* PROBLEM TO WORK ON *
Only one number is wanted: the count of lines in the records below that hold the word "synthesis".

* TASK INPUTS *
## config.mk

```make
export PLATFORM = sky130hd
export DESIGN_NAME = fp_add_control_unit
export DESIGN_NICKNAME = d
export VERILOG_FILES = /design/src/rtl/fp_add_pkg.sv /design/src/rtl/fp_add_shift_counter.sv /design/src/rtl/fp_add_control_unit.sv
export SDC_FILE = /design/constraint.sdc
export NUM_CORES = 1
export LEC_CHECK = 0
export BUFFER_PORTS_ARGS = -buffer_cell sky130_fd_sc_hd__buf_2
export CAP_MARGIN = 30
export CELL_PAD_IN_SITES_DETAIL_PLACEMENT = 1
export CELL_PAD_IN_SITES_GLOBAL_PLACEMENT = 1
export CORE_ASPECT_RATIO = 0.9
export CORE_UTILIZATION = 35
export CTS_CLUSTER_DIAMETER = 50
export DETAILED_ROUTE_END_ITERATION = 7
export GPL_ROUTABILITY_DRIVEN = 0
export PLACE_DENSITY = 0.8
export SYNTH_ARGS = -nofsm -noshare
export SYNTH_HDL_FRONTEND = slang
export SYNTH_HIERARCHICAL = 1
export SYNTH_SLANG_ARGS = --single-unit
```

## constraint.sdc

```tcl
create_clock -name clk_in -period 2 [get_ports clk_in]
set_clock_uncertainty 0.05 [all_clocks]
set_input_delay 0.4 -clock clk_in [delete_from_list [all_inputs] [get_ports clk_in]]
set_output_delay 0.4 -clock clk_in [all_outputs]
set_load 0.02 [all_outputs]
```
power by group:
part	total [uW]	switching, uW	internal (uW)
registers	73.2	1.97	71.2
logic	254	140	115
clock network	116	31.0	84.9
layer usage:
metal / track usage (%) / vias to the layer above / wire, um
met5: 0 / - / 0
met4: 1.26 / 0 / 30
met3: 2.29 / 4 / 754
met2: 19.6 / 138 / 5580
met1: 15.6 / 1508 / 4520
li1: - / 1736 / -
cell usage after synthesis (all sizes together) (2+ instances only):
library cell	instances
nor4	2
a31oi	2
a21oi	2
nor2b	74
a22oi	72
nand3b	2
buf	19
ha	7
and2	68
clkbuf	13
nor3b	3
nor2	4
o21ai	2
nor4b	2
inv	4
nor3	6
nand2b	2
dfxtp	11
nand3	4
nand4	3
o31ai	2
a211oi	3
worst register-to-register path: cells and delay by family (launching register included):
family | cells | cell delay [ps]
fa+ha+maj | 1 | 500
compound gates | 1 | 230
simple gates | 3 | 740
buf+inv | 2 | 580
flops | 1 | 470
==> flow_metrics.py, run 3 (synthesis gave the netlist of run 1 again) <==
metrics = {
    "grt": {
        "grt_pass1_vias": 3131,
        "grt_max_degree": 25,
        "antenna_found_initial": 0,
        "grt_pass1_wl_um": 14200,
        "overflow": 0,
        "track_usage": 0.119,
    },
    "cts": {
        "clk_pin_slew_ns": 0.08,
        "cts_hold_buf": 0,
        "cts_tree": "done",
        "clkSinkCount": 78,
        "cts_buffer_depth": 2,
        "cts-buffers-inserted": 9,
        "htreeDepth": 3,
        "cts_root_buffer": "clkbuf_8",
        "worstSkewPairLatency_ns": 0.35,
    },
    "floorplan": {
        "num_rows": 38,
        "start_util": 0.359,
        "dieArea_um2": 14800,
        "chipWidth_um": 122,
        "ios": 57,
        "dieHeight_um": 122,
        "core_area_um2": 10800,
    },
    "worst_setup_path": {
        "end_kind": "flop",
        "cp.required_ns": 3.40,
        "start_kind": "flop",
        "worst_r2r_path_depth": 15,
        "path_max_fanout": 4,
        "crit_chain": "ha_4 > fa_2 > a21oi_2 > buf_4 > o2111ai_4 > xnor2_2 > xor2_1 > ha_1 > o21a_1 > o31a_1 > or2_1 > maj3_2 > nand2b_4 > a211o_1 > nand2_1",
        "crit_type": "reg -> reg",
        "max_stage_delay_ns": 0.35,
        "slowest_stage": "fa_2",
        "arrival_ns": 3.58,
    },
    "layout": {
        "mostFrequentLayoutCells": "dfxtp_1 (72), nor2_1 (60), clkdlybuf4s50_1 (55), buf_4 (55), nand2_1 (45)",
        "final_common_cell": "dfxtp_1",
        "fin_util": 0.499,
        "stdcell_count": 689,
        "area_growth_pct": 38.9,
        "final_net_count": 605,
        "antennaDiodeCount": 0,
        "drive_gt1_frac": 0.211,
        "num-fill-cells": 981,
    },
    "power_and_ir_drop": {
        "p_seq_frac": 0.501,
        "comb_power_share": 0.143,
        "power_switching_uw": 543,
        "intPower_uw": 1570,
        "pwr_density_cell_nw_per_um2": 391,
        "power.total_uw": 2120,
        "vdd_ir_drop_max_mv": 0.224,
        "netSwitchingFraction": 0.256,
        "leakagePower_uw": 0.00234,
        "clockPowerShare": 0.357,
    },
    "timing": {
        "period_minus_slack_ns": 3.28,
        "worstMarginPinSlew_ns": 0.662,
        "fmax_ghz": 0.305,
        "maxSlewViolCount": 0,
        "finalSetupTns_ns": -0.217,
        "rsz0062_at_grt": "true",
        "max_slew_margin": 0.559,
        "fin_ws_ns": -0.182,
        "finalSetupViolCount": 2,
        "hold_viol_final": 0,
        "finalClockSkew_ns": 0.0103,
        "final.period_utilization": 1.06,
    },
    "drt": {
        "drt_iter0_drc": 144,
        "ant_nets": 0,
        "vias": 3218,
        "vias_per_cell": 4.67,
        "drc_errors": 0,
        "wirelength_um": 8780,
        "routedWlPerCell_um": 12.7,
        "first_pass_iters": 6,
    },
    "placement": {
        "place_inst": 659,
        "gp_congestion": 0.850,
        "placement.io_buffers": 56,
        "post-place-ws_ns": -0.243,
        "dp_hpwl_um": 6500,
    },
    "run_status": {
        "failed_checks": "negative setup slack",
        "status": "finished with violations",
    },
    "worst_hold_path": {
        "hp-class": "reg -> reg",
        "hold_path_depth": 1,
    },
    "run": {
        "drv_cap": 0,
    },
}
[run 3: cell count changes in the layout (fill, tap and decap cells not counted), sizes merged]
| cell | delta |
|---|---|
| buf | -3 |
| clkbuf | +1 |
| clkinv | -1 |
`src/rtl/cpu_step_ctrl.sv`:
```
`default_nettype none
`timescale 1ns/1ps
// ============================================================================
// Module  : cpu_step_ctrl
// Brief   : Run/pause/single-step/breakpoint sequencer producing a registered
//           one-cycle clock enable (cpu_ce) for the MIPS core.
//           Optional build macro: STEP_CTRL_AUTOREPEAT_EN (hold-to-repeat step).
// Revision: 1.0
// ============================================================================
module cpu_step_ctrl #(
  parameter int unsigned DEBOUNCE_CYCLES = 1000000,
  parameter int unsigned RUN_DIV         = 100000000,
  parameter int unsigned PC_W            = 32
`ifdef STEP_CTRL_AUTOREPEAT_EN
  ,
  parameter int unsigned HOLD_CYCLES     = 50000000
`endif
) (
  input  logic            CLK,
  input  logic            reset_n,
  input  logic            run_sw,
  input  logic            step_btn,
  input  logic [1:0]      rate_sel,
  input  logic [PC_W-1:0] pc,
  input  logic [PC_W-1:0] bp_addr,
  input  logic            bp_en,
  output logic            cpu_ce,
  output logic            halted,
  output logic [1:0]      state,
  output logic            bp_hit,
  output logic [31:0]     ce_count
);

  localparam int unsigned DB_W  = (DEBOUNCE_CYCLES > 1) ? $clog2(DEBOUNCE_CYCLES) : 1;
  localparam int unsigned DIV_W = (RUN_DIV > 1) ? $clog2(RUN_DIV) : 1;

  localparam logic [DB_W-1:0]  c_db_last   = DB_W'(DEBOUNCE_CYCLES - 1);
  localparam logic [DIV_W-1:0] c_term_div1 = DIV_W'(RUN_DIV - 1);
  localparam logic [DIV_W-1:0] c_term_div2 = DIV_W'(RUN_DIV / 10 - 1);
  localparam logic [DIV_W-1:0] c_term_div3 = DIV_W'(RUN_DIV / 100 - 1);

  localparam logic [1:0] c_pause = 2'd0;
  localparam logic [1:0] c_run   = 2'd1;
  localparam logic [1:0] c_step  = 2'd2;
  localparam logic [1:0] c_break = 2'd3;

  logic             r_run_s1, r_run_s;
  logic             r_step_s1, r_step_s;
  logic [DB_W-1:0]  r_db_cnt;
  logic             r_step_db, r_step_db_d;
  logic [1:0]       r_rate_q;
  logic [DIV_W-1:0] r_div_cnt;
  logic [1:0]       r_state;
  logic             r_cpu_ce, r_halted, r_bp_hit, r_need_rel;
  logic [31:0]      r_ce_count;

  logic             w_step_req, w_tick, w_rate_chg, w_div_run, w_div_clr;
  logic [DIV_W-1:0] w_term;
  logic [1:0]       w_state_nx;
  logic             w_ce_nx, w_bp_set, w_bp_clr;

  // Two-flop synchronisers and step debounce
  always_ff @(posedge CLK or negedge reset_n) begin
    if (!reset_n) begin
      r_run_s1    <= 1'b0;
      r_run_s     <= 1'b0;
      r_step_s1   <= 1'b0;
      r_step_s    <= 1'b0;
      r_db_cnt    <= '0;
      r_step_db   <= 1'b0;
      r_step_db_d <= 1'b0;
    end else begin
      r_run_s1    <= run_sw;
      r_run_s     <= r_run_s1;
      r_step_s1   <= step_btn;
      r_step_s    <= r_step_s1;
      r_step_db_d <= r_step_db;
      if (r_step_s != r_step_db) begin
        if (r_db_cnt == c_db_last) begin
          r_step_db <= r_step_s;
          r_db_cnt  <= '0;
        end else begin
          r_db_cnt  <= r_db_cnt + DB_W'(1);
        end
      end else begin
        r_db_cnt <= '0;
      end
    end
  end

  always_comb begin
    w_term = '0;
    case (rate_sel)
      2'b00:   w_term = c_term_div1;
      2'b01:   w_term = c_term_div2;
      2'b10:   w_term = c_term_div3;
      default: w_term = '0;
    endcase
  end

  assign w_rate_chg = (rate_sel != r_rate_q);

`ifdef STEP_CTRL_AUTOREPEAT_EN
  localparam int unsigned HOLD_W = $clog2(HOLD_CYCLES + 1);

  logic [HOLD_W-1:0] r_hold_cnt;
  logic              w_hold_on;

  assign w_hold_on = (r_hold_cnt == HOLD_W'(HOLD_CYCLES));

  // Hold time accumulates across the STEP/PAUSE/BREAK cycles of a long press
  always_ff @(posedge CLK or negedge reset_n) begin
    if (!reset_n) begin
      r_hold_cnt <= '0;
    end else if (!r_step_db || (r_state == c_run)) begin
      r_hold_cnt <= '0;
    end else if (!w_hold_on) begin
      r_hold_cnt <= r_hold_cnt + HOLD_W'(1);
    end
  end

  assign w_div_run  = (r_state == c_run) | w_hold_on;
  assign w_step_req = (r_step_db & ~r_step_db_d) | (w_hold_on & w_tick);
`else
  assign w_div_run  = (r_state == c_run);
  assign w_step_req = r_step_db & ~r_step_db_d;
`endif

  // A rate change restarts the period, so no tick is taken on the change cycle
  assign w_tick    = w_div_run & ~w_rate_chg & (r_div_cnt == w_term);
  assign w_div_clr = ~w_div_run | w_rate_chg | w_tick |
                     ((r_state == c_run) & (w_state_nx != c_run));

  always_ff @(posedge CLK or negedge reset_n) begin
    if (!reset_n) begin
      r_rate_q  <= 2'b00;
      r_div_cnt <= '0;
    end else begin
      r_rate_q  <= rate_sel;
      r_div_cnt <= w_div_clr ? '0 : (r_div_cnt + DIV_W'(1));
    end
  end

  always_comb begin
    w_state_nx = r_state;
    w_ce_nx    = 1'b0;
    w_bp_set   = 1'b0;
    w_bp_clr   = 1'b0;
    case (r_state)
      c_pause: begin
        if (r_run_s && !r_need_rel) begin
          w_state_nx = c_run;
          w_bp_clr   = 1'b1;
        end else if (w_step_req) begin
          w_state_nx = c_step;
        end
      end
      c_run: begin
        if (!r_run_s) begin
          w_state_nx = c_pause;
        end else if (w_tick) begin
          if (bp_en && (pc == bp_addr)) begin
            w_state_nx = c_break;
            w_bp_set   = 1'b1;
          end else begin
            w_ce_nx = 1'b1;
          end
        end
      end
      c_step: begin
        w_ce_nx    = 1'b1;
        w_state_nx = c_pause;
      end
      default: begin
        if (!r_run_s) begin
          w_state_nx = c_pause;
        end else if (w_step_req) begin
          w_state_nx = c_step;
        end
      end
    endcase
  end

  // r_need_rel forces a run-switch release after a breakpoint before RUN resumes
  always_ff @(posedge CLK or negedge reset_n) begin
    if (!reset_n) begin
      r_state    <= c_pause;
      r_cpu_ce   <= 1'b0;
      r_halted   <= 1'b1;
      r_bp_hit   <= 1'b0;
      r_need_rel <= 1'b0;
      r_ce_count <= '0;
    end else begin
      r_state    <= w_state_nx;
      r_cpu_ce   <= w_ce_nx;
      r_halted   <= (w_state_nx != c_run);
      r_ce_count <= r_ce_count + 32'(r_cpu_ce);
      if (w_bp_set) begin
        r_bp_hit <= 1'b1;
      end else if (w_bp_clr) begin
        r_bp_hit <= 1'b0;
      end
      if (w_bp_set) begin
        r_need_rel <= 1'b1;
      end else if (!r_run_s) begin
        r_need_rel <= 1'b0;
      end
    end
  end

  assign cpu_ce   = r_cpu_ce;
  assign halted   = r_halted;
  assign state    = r_state;
  assign bp_hit   = r_bp_hit;
  assign ce_count = r_ce_count;

endmodule

`default_nettype wire

```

* WRITTEN RESPONSE *
2